Thälmanns unaufhaltsamer Aufstieg

Dass das Unternehmen scheitert, schadet Thälmanns Aufstieg nicht. In den parteiinternen Grabenkämpfen um den richtigen Kurs liegt der Hamburger stets richtig. 1925 tritt er für die KPD bei der Wahl zum Reichspräsidenten an, „um mit schweren Stiefeln Lärm zu schlagen, damit der Bourgeoise Hören und Sehen vergeht“, wie der Historiker Ilko-Sascha Kowalczuk in seinem Buch über Thälmanns Rivalen Walter Ulbricht zitiert. Die Wahl verläuft enttäuschend. Die KPD verliert ein Fünftel ihrer Wähler. Doch auch das vermag Thälmann nicht zu stoppen.

Stalin stimmt zu, dass der Chef des Roten Frontkämpferbundes KPD-Vorsitzender werden soll. Als er drei Jahre später wegen einer Unterschlagungsaffäre abtreten muss, ist es der Mann in Moskau, der widerspricht. Ohne dass die Vorwürfe widerlegt worden sind, darf Ernst Thälmann die Geschäfte wieder aufnehmen.

Unter seiner Führung wendet sich die KPD der von Moskau vorgegebenen Sozialfaschismus-These zu. Danach ist die SPD die „Hauptstütze der Kapitalsdiktatur“ und noch vor Hitlers NSDAP der Hauptfeind, den es zu bekämpfen gilt. Eine Einheitsfront gegen die Faschisten lehnt Ernst Thälmann ab. „Man kann den Kapitalismus nicht schlagen“, glaubt er, „ohne die Sozialdemokratie zu vernichten“. Doch ausbleibende Erfolge veranlassen Moskau, die deutsche Parteispitze einzubestellen.

„Nicht einmal seine Freunde bescheinigten Thälmann Talente, die ihm zur Führung einer Partei hätten nützlich sein können“, zitiert Kowalczuk aus dem Protokoll der Sitzung der Kommunistischen Internationale. Auch die überlieferten Thälmann-Briefe zeigten „einen Mann einfachen Gemüts, der an erheblicher Selbstüberschätzung litt“, aber als Parteichef dennoch unumstritten bleibt.

Symbolfigur für die Nazis

Eine Symbolfigur auch für die Nazis, die nach Hitlers Machtergreifung nicht warten. Am 3. März 1933 wird Thälmann in einer Privatwohnung in Berlin verhaftet. Seinen Unterschlupf hat ein Genosse verraten. Ein Jahr später wird der Verräter durch ein Femekommando im Bett erschossen.
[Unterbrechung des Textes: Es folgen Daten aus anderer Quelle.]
Source: an optimization exercise on an open RTL-to-GDS flow (aim: small area, a short achievable clock period and few clock cycles per item). Production flows keep margins and buffers that such runs may drop. RTL that was checked went through simulation tests only; none was proved equivalent to the original. No activity file was given, so power comes from the tool's default toggle rates.

Design fp_mul_pipe, start of the top module:
module fp_mul_pipe
#(
  parameter int EXP_W = 8,
  parameter int MAN_W = 23,
  localparam int W = 1 + EXP_W + MAN_W
) (
  input  logic         clk,
  input  logic         reset,
  input  logic         in_valid,
  output logic         in_ready,
  input  logic         rnd_mode,
  input  logic [W-1:0] a,
  input  logic [W-1:0] b,
  output logic         out_valid,
  input  logic         out_ready,
  output logic [W-1:0] c,
  output logic         ovf,
  output logic         unf,
  output logic         inv
);
  logic en, vld1, vld2, vld3;
  logic [22:0] am, bm;
  logic [22:0] amn;
  assign am = ~amn;
  logic s0, m0, inv0, zero0, vld0;
  logic [9:0] e0;
  logic bo0n;
  logic bt0n;
  logic bo1n;
  logic bt1n;
  logic bo2n;
  logic bt2n;
  logic bo3n;
  logic bt3n;
  logic bo4n;
  logic bt4n;
  logic bo5n;
  logic bt5n;
  logic bo6n;
  logic bt6n;
  logic bo7n;
  logic bt7n;
  logic bo8n;
  logic bt8n;
  logic bo9n;
  logic bt9n;
  logic bo10n;
  logic bt10n;
  logic bo11n;
  logic bt11n;
  assign en       = !vld2 | out_ready;
  assign in_ready = out_ready;
  assign out_valid = vld2;
  always_ff @(posedge clk) begin
    if (reset) begin
      vld1 <= 1'b0;
      vld2 <= 1'b0;
      vld3 <= 1'b0;
    end else if (en) begin
      vld1 <= vld0;
      vld2 <= vld1;
      vld3 <= vld2;
    end
  end
  logic bo0_d;
  logic bt0_d;
  logic bn0;
  logic pp1;
  logic pp2;
  logic pp3;
  logic pp4;
  logic pp5;
  logic pp6;
  logic pp7;
  logic pp8;
  logic pp9;
  logic pp10;
  logic pp11;
  logic pp12;
  logic pp13;
  logic pp14;
  logic pp15;
  logic pp16;
  logic pp17;
  logic pp18;
  logic pp19;
  logic pp20;
  logic pp21;
  logic pp22;
  logic pp23;
  logic pp24;
  logic pp25;
  logic ns26;
  logic bo1_d;
  logic bt1_d;
  logic bn1;
  logic pp27;
  logic pp28;
  logic pp29;
  logic pp30;
  logic pp31;
  logic pp32;
  logic pp33;
  logic pp34;
  logic pp35;
  logic pp36;
  logic pp37;
  logic pp38;
  logic pp39;
  logic pp40;
  logic pp41;
  logic pp42;
  logic pp43;
  logic pp44;
  logic pp45;
  logic pp46;
  logic pp47;
  logic pp48;
  logic pp49;
  logic pp50;
  logic pp51;
  logic ns52;
  logic bo2_d;
  logic bt2_d;
  logic bn2;
  logic pp53;
  logic pp54;
  logic pp55;
  logic pp56;
  logic pp57;
  ...
For scale: about 2000 cells after synthesis, ~21000 µm² of cells after synthesis.
==> flow/config.mk <==
export PLATFORM = sky130hd
export DESIGN_NAME = fp_mul_pipe
export DESIGN_NICKNAME = fp_mul_pipe
export VERILOG_FILES = /design/flow/design.v
export SDC_FILE = /design/flow/constraint.sdc
export NUM_CORES = 4
export LEC_CHECK = 0
export ABC_AREA = 1
export CAP_MARGIN = 20
export CORE_MARGIN = 2
export CORE_UTILIZATION = 40
export CTS_BUF_LIST = sky130_fd_sc_hd__clkbuf_8 sky130_fd_sc_hd__clkbuf_16
export SETUP_SLACK_MARGIN = 4.6
export SLEW_MARGIN = 20
export SYNTH_HIERARCHICAL = 1
export SYNTH_MINIMUM_KEEP_SIZE = 0
==> flow/constraint.sdc <==
create_clock -name core_clock -period 8.5 [get_ports {clk}]
set_input_delay 1.7000 -clock core_clock [delete_from_list [all_inputs] [get_ports {clk}]]
set_output_delay 1.7000 -clock core_clock [all_outputs]
set_load 0.01 [all_outputs]
standard.sh (not shown) runs the stock make flow with config.mk's settings and CLKGATE_MAP_FILE= SYNTH_SCRIPT=/design/flow/synth_recipe.tcl, a recipe that flattens the netlist after the stock synthesis.
==> flow/flow/run.sh <==
#!/bin/bash
# Layout flow: the standard ORFS flow (standard.sh, unchanged synthesis),
# with port buffers of a plain small buffer cell instead of the default
# choice, and timing repair allowed to change cell footprints.
set -euo pipefail
bash standard.sh \
  MATCH_CELL_FOOTPRINT=0 \
  BUFFER_PORTS_ARGS="-buffer_cell sky130_fd_sc_hd__buf_2" \
  finish > standard.log 2>&1
Rerun with:
--- a/flow/flow/run.sh
+++ b/flow/flow/run.sh
@@ -7,0 +8 @@
+  REMOVE_ABC_BUFFERS=1 \
What happened:
- register-to-register slack is worse by 0.04 ns
- design area is about the same
- total power climbs by 0.60%
- combinational power barely changes
- global-route usage came out lower by 0.28 points
- non-clock buffer count went down by 1
- setup slack degrades by 0.039 ns
- synthesized area does not change
- routed wire length stays flat
- clock power grows by about 2%
- hold slack barely changes
No run of this note included a check of the RTL's function; only the layout flow was run.

* * *

fp_mul_pipe, a different RTL version from the one above (not shown whole).
Size: about 2000 cells after synthesis, ~190 flip-flops, roughly 110 I/O pins, about 21000 um^2 of cells after synthesis.
Settings: LEC_CHECK=0, ABC_AREA=1, CAP_MARGIN=20, CORE_MARGIN=2, CORE_UTILIZATION=40, CTS_BUF_LIST=sky130_fd_sc_hd__clkbuf_8 sky130_fd_sc_hd__clkbuf_16, SETUP_SLACK_MARGIN=4.8, SLEW_MARGIN=20, SYNTH_HIERARCHICAL=1, SYNTH_MINIMUM_KEEP_SIZE=0, TNS_END_PERCENT=5; clock period 8.5 ns.
==> flow/flow/run.sh <==
#!/bin/bash
# Layout flow: the standard ORFS flow (standard.sh, unchanged synthesis),
# with port buffers of a plain small buffer cell instead of the default
# choice, and timing repair allowed to change cell footprints.
set -euo pipefail
bash standard.sh \
  MATCH_CELL_FOOTPRINT=0 \
  BUFFER_PORTS_ARGS="-buffer_cell sky130_fd_sc_hd__buf_2" \
  finish > standard.log 2>&1
Testbench counts at the start, summed over its fixed seeds: cycles 16,024, items 16,000.
Then changed:
Settings changed: SETUP_SLACK_MARGIN 4.8 to 4.4, TNS_END_PERCENT 5 to not set.
Outcome:
- The new run completed without violations
- cell count shrinks by 0.57%
- worst setup slack improves by 0.025 ns
- register-to-register slack loses 0.12 ns
- count of clock-buffer cells in the layout is unchanged
- sequential power hardly moves
- sequential cell count does not change
- utilization went down by 1.1 points
Then changed:
Settings changed: CTS_BUF_LIST sky130_fd_sc_hd__clkbuf_8 sky130_fd_sc_hd__clkbuf_16 to sky130_fd_sc_hd__clkbuf_16, CTS_CLUSTER_SIZE set to 30, SETUP_SLACK_MARGIN 4.4 to 4.6.
=> Cell area goes up by 2.9%. Flip-flop and latch count is unchanged. Power rose by 3.2%. Sequential power hardly moves. Synthesized cell count does not change. Setup slack gets better by 0.17 ns. Count of clock-buffer cells in the layout is unchanged. Die area stays the same. Non-clock buffer count is higher by 20.
Then changed:
Settings changed: CTS_BUF_LIST sky130_fd_sc_hd__clkbuf_16 to sky130_fd_sc_hd__clkbuf_8 sky130_fd_sc_hd__clkbuf_16, CTS_CLUSTER_SIZE 30 to not set, SETUP_SLACK_MARGIN 4.6 to 4.0.
Outcome: The changed run completed without violations. Area after synthesis does not change. Synthesized cell count does not change. Wire length falls by about 3.7%. Power falls by about 6%. Design area falls by about 5%. Worst setup slack is worse by 0.45 ns. Fmax falls by about 10%. Clock-buffer cell count is unchanged.
Then changed:
Settings changed: PLACE_DENSITY set to 0.75, SETUP_SLACK_MARGIN 4.0 to 4.6.
Result: Non-clock buffer count increases by 86; total power increases by roughly a tenth; final area increases by a little under a tenth; cell count increases by a few percent.

* * *

fp_mul_pipe again, from the RTL that the note above started with.
## fp_mul_pipe
module fp_mul_pipe
#(
  parameter int EXP_W = 8,
  parameter int MAN_W = 23,
  localparam int W = 1 + EXP_W + MAN_W
) (
  input  logic         clk,
  input  logic         reset,
  input  logic         in_valid,
  output logic         in_ready,
  input  logic         rnd_mode,
  input  logic [W-1:0] a,
  input  logic [W-1:0] b,
  output logic         out_valid,
  input  logic         out_ready,
  output logic [W-1:0] c,
  output logic         ovf,
  output logic         unf,
  output logic         inv
);
  logic en, vld1, vld2, vld3;
  logic [22:0] am, bm;
  logic [22:0] amn;
  assign am = ~amn;
  logic s0, m0, inv0, zero0, vld0;
  logic [9:0] e0;
  logic bo0n;
  logic bt0n;
  logic bo1n;
  logic bt1n;
  logic bo2n;
  logic bt2n;
  logic bo3n;
  logic bt3n;
  logic bo4n;
  logic bt4n;
  logic bo5n;
  logic bt5n;
  logic bo6n;
  logic bt6n;
  logic bo7n;
  logic bt7n;
  logic bo8n;
  logic bt8n;
  logic bo9n;
  logic bt9n;
  logic bo10n;
  logic bt10n;
  logic bo11n;
  logic bt11n;
  assign en       = !vld2 | out_ready;
  assign in_ready = en;
  assign out_valid = vld2;
  always_ff @(posedge clk) begin
    if (reset) begin
      vld1 <= 1'b0;
      vld2 <= 1'b0;
      vld3 <= 1'b0;
    end else if (en) begin
      vld1 <= vld0;
      vld2 <= vld1;
      vld3 <= vld2;
    end
  end
  logic bo0_d;
  logic bt0_d;
  logic bn0;
  logic pp1;
  logic pp2;
  logic pp3;
  logic pp4;
  logic pp5;
  logic pp6;
  logic pp7;
  logic pp8;
  logic pp9;
  logic pp10;
  logic pp11;
  logic pp12;
  logic pp13;
  logic pp14;
  logic pp15;
  logic pp16;
  logic pp17;
  logic pp18;
  logic pp19;
  logic pp20;
  logic pp21;
  logic pp22;
  logic pp23;
  ...
clock: 8.5 ns
lec_check: 0
abc_area: 1
cap_margin: 20
core_margin: 2
core_utilization: 40
cts_buf_list: sky130_fd_sc_hd__clkbuf_8 sky130_fd_sc_hd__clkbuf_16
setup_slack_margin: 4.6
slew_margin: 20
synth_hierarchical: 1
synth_minimum_keep_size: 0
==> flow/flow/run.sh <==
#!/bin/bash
# Layout flow: the standard ORFS flow (standard.sh, unchanged synthesis),
# with port buffers of a plain small buffer cell instead of the default
# choice, and timing repair allowed to change cell footprints.
set -euo pipefail
bash standard.sh \
  MATCH_CELL_FOOTPRINT=0 \
  REMOVE_ABC_BUFFERS=1 \
  BUFFER_PORTS_ARGS="-buffer_cell sky130_fd_sc_hd__buf_2" \
  finish > standard.log 2>&1
Testbench counts at the start, summed over its fixed seeds: cycles 16,024, items 16,000.
Then changed:
--- a/flow/flow/run.sh
+++ b/flow/flow/run.sh
@@ -6,5 +6,4 @@
 bash standard.sh \
   MATCH_CELL_FOOTPRINT=0 \
-  REMOVE_ABC_BUFFERS=1 \
   BUFFER_PORTS_ARGS="-buffer_cell sky130_fd_sc_hd__buf_2" \
   finish > standard.log 2>&1
SETUP_SLACK_MARGIN = 4.2   (was 4.6)
After rerunning: Maximum frequency is lower by 7.7%; final area falls by 3.2%; worst setup slack gets worse by 0.33 ns.
Then changed:
SETUP_SLACK_MARGIN = 4.6   (was 4.2)
TNS_END_PERCENT = 5   (was default)
Result: Clock skew grows by 0.0080 ns. Critical path depth went down by 3. First-iteration DRC count rises by about 2.6%. Register-to-register slack improved by 0.33 ns.

-- what the ideal ports hide --
The results above use ideal ports. As a check the final layouts listed here were re-extracted and re-timed, cells and wires unchanged. Step 1 sets driving cells, clkbuf_16 on the clock port and buf_2 on the other inputs (assumed; they add their load-dependent delay and slew). Step 2, shift: input delay + t, output delay - t, t = (earliest + latest rising clock arrival at the registers) / 2. This alone moves slack from input paths to output paths. Slacks: ideal ports / drivers / drivers and shift; pairs: ideal ports / drivers.
run | t, ns | slack for setup (ns) | worst setup path at the end
the first run of note 1 | 0.540 | 4.682 / 4.682 / 4.682 | register to register
the second run of note 1 | 0.544 | 4.644 / 4.644 / 4.644 | register to register
the first run of note 2 | 0.550 | 4.413 / 4.380 / 4.243 | input to register
the second run of note 2 | 0.551 | 4.438 / 4.406 / 4.406 | input to output
the third run of note 2 | 0.542 | 4.610 / 4.577 / 4.463 | input to register
the fourth run of note 2 | 0.548 | 4.155 / 4.155 / 4.155 | register to register
the fifth run of note 2 | 0.518 | 4.591 / 4.559 / 4.517 | input to register
the first run of note 3 | 0.534 | 4.573 / 4.542 / 4.366 | input to register
the second run of note 3 | 0.552 | 4.244 / 4.244 / 4.244 | register to register
the third run of note 3 | 0.548 | 4.419 / 4.386 / 4.243 | input to register
After both steps every run listed still meets setup and hold. The setup slack of the first run of note 3, which loses most, moves by -0.031 ns with the drivers and by -0.207 ns with both steps.
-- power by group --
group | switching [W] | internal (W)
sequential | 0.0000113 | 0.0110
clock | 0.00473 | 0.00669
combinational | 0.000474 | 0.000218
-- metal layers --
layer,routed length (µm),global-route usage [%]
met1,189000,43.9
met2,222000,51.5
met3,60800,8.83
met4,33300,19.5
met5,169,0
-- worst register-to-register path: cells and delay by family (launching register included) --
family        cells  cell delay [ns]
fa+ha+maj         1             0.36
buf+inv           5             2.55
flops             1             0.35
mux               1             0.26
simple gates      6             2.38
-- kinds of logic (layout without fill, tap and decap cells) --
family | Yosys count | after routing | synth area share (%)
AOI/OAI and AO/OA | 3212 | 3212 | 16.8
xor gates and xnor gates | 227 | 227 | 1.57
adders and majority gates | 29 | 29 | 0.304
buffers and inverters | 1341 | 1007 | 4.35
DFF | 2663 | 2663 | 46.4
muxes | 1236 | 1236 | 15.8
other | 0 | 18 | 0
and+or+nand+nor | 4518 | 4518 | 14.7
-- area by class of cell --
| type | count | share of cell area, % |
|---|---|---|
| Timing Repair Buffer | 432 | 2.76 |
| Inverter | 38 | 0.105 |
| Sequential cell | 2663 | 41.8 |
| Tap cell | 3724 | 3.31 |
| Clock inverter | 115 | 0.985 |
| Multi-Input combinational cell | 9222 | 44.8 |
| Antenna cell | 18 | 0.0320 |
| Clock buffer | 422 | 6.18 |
Context: an optimization exercise on an open-source flow, tuned for small area, a short achievable clock period and few clock cycles per item. The choices shown serve that exercise and are no tape-out recipe. The RTL was checked by simulation tests, not by an equivalence proof against the original design.

File: flow/config.mk
export PLATFORM = sky130hd
export DESIGN_NAME = two_class_ticket_queue_weighted_server
export DESIGN_NICKNAME = two_class_ticket_queue_weighted_server
export VERILOG_FILES = /design/flow/design.v
export SDC_FILE = /design/flow/constraint.sdc
export NUM_CORES = 4
export LEC_CHECK = 0
export CAP_MARGIN = 20
export CORE_MARGIN = 2
export CORE_UTILIZATION = 40
export SLEW_MARGIN = 20
File: flow/constraint.sdc
create_clock -name core_clock -period 5.0 [get_ports {clk}]
set_input_delay 1.0000 -clock core_clock [delete_from_list [all_inputs] [get_ports {clk}]]
set_output_delay 1.0000 -clock core_clock [all_outputs]
set_load 0.01 [all_outputs]
Source: an optimization exercise on an open RTL-to-GDS flow (aim: small area, a short achievable clock period and few clock cycles). Production flows keep margins and buffers that such runs may drop. Function was checked by simulation only, so behaviour that the tests miss may differ from the original.

Design rpn_stack_evaluator, start of the top module:
module rpn_stack_evaluator (
	input  logic                           clk,
	input  logic                           arst_n,
	input  logic                           s_tvalid,
	output logic                           s_tready,
	input  logic [rse_pkg::SYM_W-1:0]      s_tdata,    
	input  logic                           s_tlast,
	output logic                           m_tvalid,
	input  logic                           m_tready,
	output logic [rse_pkg::WORD_W-1:0]     m_tdata,    
	output logic                           m_tuser     
);
	localparam int W   = rse_pkg::WORD_W;
	localparam int D   = rse_pkg::STACK_DEPTH;
	localparam int CW  = rse_pkg::CNT_W;
	localparam int K   = 6;           
	localparam int R   = D - K;       
	localparam int PHW = 6;
	localparam logic [1:0] S_CH  = 2'd0;
	localparam logic [1:0] S_MUL = 2'd1;
	localparam logic [1:0] S_DIV = 2'd2;
	localparam logic [1:0] S_DNORM = 2'd3;
	function automatic logic [5:0] blen(input logic [W-1:0] x);
		blen = '0;
		for (int i = 0; i < W; i++) begin
			if (x[i]) begin
				blen = 6'(i + 1);
			end
		end
	endfunction
  ...
==> flow/config.mk <==
export PLATFORM = sky130hd
export DESIGN_NAME = rpn_stack_evaluator
export DESIGN_NICKNAME = rpn_stack_evaluator
export VERILOG_FILES = /design/flow/design.v
export SDC_FILE = /design/flow/constraint.sdc
export NUM_CORES = 4
export LEC_CHECK = 0
export CAP_MARGIN = 20
export CORE_MARGIN = 2
export CORE_UTILIZATION = 40
export CTS_CLUSTER_DIAMETER = 100
export CTS_CLUSTER_SIZE = 25
export PLACE_DENSITY = 0.7
export SLEW_MARGIN = 20
export TNS_END_PERCENT = 5
==> flow/constraint.sdc <==
create_clock -name core_clock -period 10.0 [get_ports {clk}]
set_input_delay 2.0000 -clock core_clock [delete_from_list [all_inputs] [get_ports {clk}]]
set_output_delay 2.0000 -clock core_clock [all_outputs]
set_load 0.01 [all_outputs]
standard.sh (not shown) runs the stock make flow with config.mk's settings and CLKGATE_MAP_FILE= SYNTH_SCRIPT=/design/flow/synth_recipe.tcl, a recipe that flattens the netlist after the stock synthesis.
==> flow/flow/run.sh <==
#!/bin/bash
set -euo pipefail
bash standard.sh SETUP_SLACK_MARGIN=6 finish > flow_make.log 2>&1
The first run passed the timing, design-rule and antenna checks.
Testbench counts at the start, summed over its fixed seeds: cycles 45,572.
Change:
==> flow/run.sh (new file) <==
#!/bin/bash
# synth_recipe.tcl (not shown) runs the flow's synth.tcl, then flattens the netlist and writes it again
# the make line also repeats each setting of config.mk as NAME=value (left out here)
make -C /OpenROAD-flow-scripts/flow DESIGN_CONFIG=/design/flow/config.mk WORK_HOME=/design/flow/orfs CLKGATE_MAP_FILE= SYNTH_SCRIPT=/design/flow/synth_recipe.tcl finish
Settings changed: CTS_CLUSTER_SIZE 25 to 28, PLACE_DENSITY 0.7 to default, SETUP_SLACK_MARGIN from default to 5, TNS_END_PERCENT 5 to default.
removed: flow/flow/run.sh
removed: flow/standard.sh
Outcome: Sequential cell count is unchanged; setup slack got worse by 560 ps; die area does not change; count of clock-buffer cells in the layout is lower by 14; maximum frequency fell by roughly a tenth.

rpn_stack_evaluator again, from the RTL that the note above started with.
## rpn_stack_evaluator
module rpn_stack_evaluator (
	input  logic                           clk,
	input  logic                           arst_n,
	input  logic                           s_tvalid,
	output logic                           s_tready,
	input  logic [rse_pkg::SYM_W-1:0]      s_tdata,    
	input  logic                           s_tlast,
	output logic                           m_tvalid,
	input  logic                           m_tready,
	output logic [rse_pkg::WORD_W-1:0]     m_tdata,    
	output logic                           m_tuser     
);
Settings: LEC_CHECK=0, CAP_MARGIN=20, CORE_MARGIN=2, CORE_UTILIZATION=40, CTS_CLUSTER_DIAMETER=100, CTS_CLUSTER_SIZE=28, SLEW_MARGIN=20, TNS_END_PERCENT=5; clock period 10.0 ns.
==> flow/flow/run.sh <==
#!/bin/bash
set -euo pipefail
bash standard.sh SETUP_SLACK_MARGIN=6 finish > flow_make.log 2>&1
Testbench counts at the start, summed over its fixed seeds: cycles 45,572.
Next try:
--- a/flow/config.mk
+++ b/flow/config.mk
@@ -11,3 +11,4 @@
 export CTS_CLUSTER_DIAMETER = 100
-export CTS_CLUSTER_SIZE = 28
+export CTS_CLUSTER_SIZE = 25
+export PLACE_DENSITY = 0.5
 export SLEW_MARGIN = 20
- The new run passed the timing, design-rule and antenna checks
- worst setup slack gets worse by 0.10 ns
- synthesized area stays the same
- non-clock buffer count decreases by 17
- wire length increases by about 3.3%
- clock-buffer cell count increases by 17
- cell count stays flat
- die area is unchanged
- fmax decreases by about 2.4%
- core utilization stays flat
Next try:
==> flow/flow/run.sh (replaced) <==
#!/bin/bash
set -euo pipefail
bash standard.sh SETUP_SLACK_MARGIN=5.75 finish > flow_make.log 2>&1
--- a/flow/config.mk
+++ b/flow/config.mk
@@ -12,3 +12,2 @@
 export CTS_CLUSTER_SIZE = 25
-export PLACE_DENSITY = 0.5
 export SLEW_MARGIN = 20
The changed run completed without violations; global-route usage is lower by 0.83 points; sequential share of layout area is higher by 0.84 points; worst setup slack improved by 0.038 ns; final cell count is lower slightly.
This design comes from an exercise in tuning for small area, a short achievable clock period and few clock cycles per item on the open sky130 flow, not from production work. Only simulation tests tie the RTL to the original design; equivalence was not proved.

File: flow/design.v
package des_types_pkg;
	localparam int NUM_ROUNDS = 16;
	localparam logic MODE_ENCRYPT = 1'b0;
	localparam logic MODE_DECRYPT = 1'b1;
	localparam logic [1:0] ST_IDLE   = 2'd0;
	localparam logic [1:0] ST_ROUND  = 2'd1;
	localparam logic [1:0] ST_OUTPUT = 2'd2;
endpackage
What follows belongs to an exercise in optimizing a design on an open flow for small area, a short achievable clock period and few clock cycles per item; a production flow would make more cautious choices. Function was checked by simulation only, so behaviour that the tests miss may differ from the original.

Design julia_pixel_engine, start of the top module:
module julia_pixel_engine #(
  parameter int H_RES    = 640,
  parameter int V_RES    = 480,
  parameter int MAX_ITER = 255,
  parameter int FRAC     = 12
) (
  input  logic        clk,
  input  logic        reset_n,
  input  logic        start,
  input  logic        abort,
  input  logic [15:0] c_re,
  input  logic [15:0] c_im,
  input  logic [15:0] re_start,
  input  logic [15:0] im_start,
  input  logic [15:0] step,
  output logic        draw,
  input  logic        draw_ready,
  output logic [9:0]  x,
  output logic [9:0]  y,
  output logic [7:0]  i,
  output logic        busy,
  output logic        frame_done
);
export LEC_CHECK = 0
export CAP_MARGIN = 20
export CORE_MARGIN = 2
export CORE_UTILIZATION = 40
export PLACE_DENSITY = 0.6
export SLEW_MARGIN = 20
create_clock -name core_clock -period 11.0 [get_ports {clk}]
standard.sh (not shown) runs the stock make flow with config.mk's settings and CLKGATE_MAP_FILE= SYNTH_SCRIPT=/design/flow/synth_recipe.tcl, a recipe that flattens the netlist after the stock synthesis.
==> flow/flow/run.sh <==
#!/bin/bash
# Standard ORFS layout (the standard.sh, unchanged synthesis), with the resizer's
# setup repair aimed below the clock period: repair_timing gets a setup margin so that
# it keeps improving paths after the 11 ns constraint is met. The make output goes to
# flow_standard.log here; ORFS's own per-step logs are under orfs/logs.
set -euo pipefail
export SETUP_SLACK_MARGIN=7.6
bash standard.sh > flow_standard.log 2>&1
The baseline finished with timing, DRC and antenna clean.
Testbench counts at the start, summed over its fixed seeds: cycles 2,658,186, pixels 61,440.
==> next run, changes <==
--- a/flow/flow/run.sh
+++ b/flow/flow/run.sh
@@ -7,2 +7,4 @@
 export SETUP_SLACK_MARGIN=7.6
+# port buffers: a plain buffer instead of the delay cell buffer_ports picks by default
+export BUFFER_PORTS_ARGS="-buffer_cell sky130_fd_sc_hd__buf_1"
 bash standard.sh > flow_standard.log 2>&1
CAP_MARGIN = 5   (was 20)
SLEW_MARGIN = 5   (was 20)
The new run finished clean.
Design area came out lower slightly.
Global-route usage came out lower by 0.27 points.
Synthesized area stays the same.
Wire length came out lower slightly.
Hold slack loses 3.1 ps.
Clock skew came out lower by 9.8 ps.
Die area stays the same.
Cell count came out lower slightly.

* * *

## lane 3
Starting RTL as in the previous note.
Settings: LEC_CHECK=0, CAP_MARGIN=20, CORE_MARGIN=2, CORE_UTILIZATION=40, PLACE_DENSITY=0.6, SLEW_MARGIN=20; clock period 11.0 ns.
==> flow/flow/run.sh <==
#!/bin/bash
# Standard ORFS layout (the standard.sh, unchanged synthesis), with the resizer's
# setup repair aimed below the clock period: repair_timing gets a setup margin so that
# it keeps improving paths after the 11 ns constraint is met. The make output goes to
# flow_standard.log here; ORFS's own per-step logs are under orfs/logs.
set -euo pipefail
export SETUP_SLACK_MARGIN=7.6
# port buffers: a plain buffer instead of the delay cell buffer_ports picks by default
export BUFFER_PORTS_ARGS="-buffer_cell sky130_fd_sc_hd__buf_1"
# clock tree: the standard options, without the dummy loads CTS adds to balance its leaves
export CTS_ARGS="-sink_clustering_enable -repair_clock_nets -dont_use_dummy_load"
bash standard.sh > flow_standard.log 2>&1
Testbench counts of lane 3, summed over its fixed seeds: cycles 2,658,186, pixels 61,440.
[inputs] lane 1 vs lane 3
==> flow/flow/run.sh <==
#!/bin/bash
# Standard ORFS layout (the standard.sh, unchanged synthesis), with the resizer's
# setup repair aimed below the clock period: repair_timing gets a setup margin so that
# it keeps improving paths after the 11 ns constraint is met. The make output goes to
# flow_standard.log here; ORFS's own per-step logs are under orfs/logs.
set -euo pipefail
export SETUP_SLACK_MARGIN=7.7
bash standard.sh > flow_standard.log 2>&1
--- outcome ---
Per the final summary, lane 3 finished and its layout is clean on timing, DRC and antenna. Lane 1 reached the final stage; the timing, DRC and antenna checks on its layout passed. Lane 1: fraction of the core area covered by cells at the end of the flow 1.8 points above lane 3. Max aggregate global-route resource usage across lane 3 and lane 1: lane 1. In lane 1, the worst setup slack came out 0.17 ns above the value in lane 3. Comparing lane 3 and lane 1, the lower depth of the worst register-to-register path is on lane 1. Compared with lane 3, in lane 1 cell area went up.

## separate check: timing with driven ports
The results above use ideal ports. As a check the final layouts listed here were re-extracted and re-timed, cells and wires unchanged.
Step 1 sets driving cells, clkbuf_16 on the clock port and buf_2 on the other inputs (assumed; they add their load-dependent delay and slew).
Step 2 times the ports against the registers' clock, not the clock port: input delays grow and output delays shrink by t, the midpoint of the rising clock arrivals with the driver on.
a / b / c = ideal ports / drivers / drivers and shift; a / b = the first two.
| run | t (ns) | setup slack, ns | hold WS [ns] |
|---|---|---|---|
| the first run of note 1 | 0.689 | 7.602 / 7.576 / 7.212 | 0.326 / 0.326 / 0.326 |
| the second run of note 1 | 0.673 | 7.571 / 7.571 / 7.140 | 0.323 / 0.323 / 0.323 |
| lane 3 | 0.655 | 7.427 / 7.427 / 7.150 | 0.319 / 0.319 / 0.319 |
| lane 1 | 0.679 | 7.599 / 7.559 / 7.129 | 0.325 / 0.325 / 0.325 |
After both steps setup and hold are still met in every run listed. For lane 1, which loses most, drivers alone change the setup slack by -0.040 ns; drivers and shift together by -0.470 ns.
Ernst Thälmann nützt das nichts. Er wird des Hochverrats angeklagt, die Klage aber später auf Anweisung Hitlers fallengelassen. Offiziell sitzt der KPD-Chef nun in „Schutzhaft“, ohne Chance, dagegen vorzugehen. Alle seine Hoffnungen richten sich auf Moskau. Dort aber bleibt es still. Für Stalin ist „das Gold der Arbeiterklasse“, als das der später ermordete Grigori Sinowjew Thälmann gerühmt hat, nicht mehr von Interesse.

Nach Abschluss des Hitler-Stalin-Pakts wird Thälmanns Frau in der Sowjet-Botschaft vorstellig, um Stalins Hilfe zu erbitten. Ergebnislos. Thälmann selbst schreibt Bittbriefe: „Von dem Eingreifen meiner russischen Freunde verspreche ich mir den einzig und allein ausschlaggebenden Erfolg zu meiner Freilassung.“ Der rote Zar im Kreml aber erhört den Mann, den seine Genossen „Teddy“ nennen, nicht. Auf Geheiß Hitlers lässt SS-Chef Heinrich Himmler Ernst Thälmann am Morgen des 18. August 1944 im Krematorium des KZ Buchenwald erschießen.

Die DDR-Propaganda verwandelt den Toten anschließend in den Helden, der er heute noch für viele ist: Ein Typ in Lederjacke, handfest und unbeirrbar. Für keinen anderen Kommunisten gibt es so viele Denkmale, kaum ein anderer schmückt heute noch so viele Straßenschilder.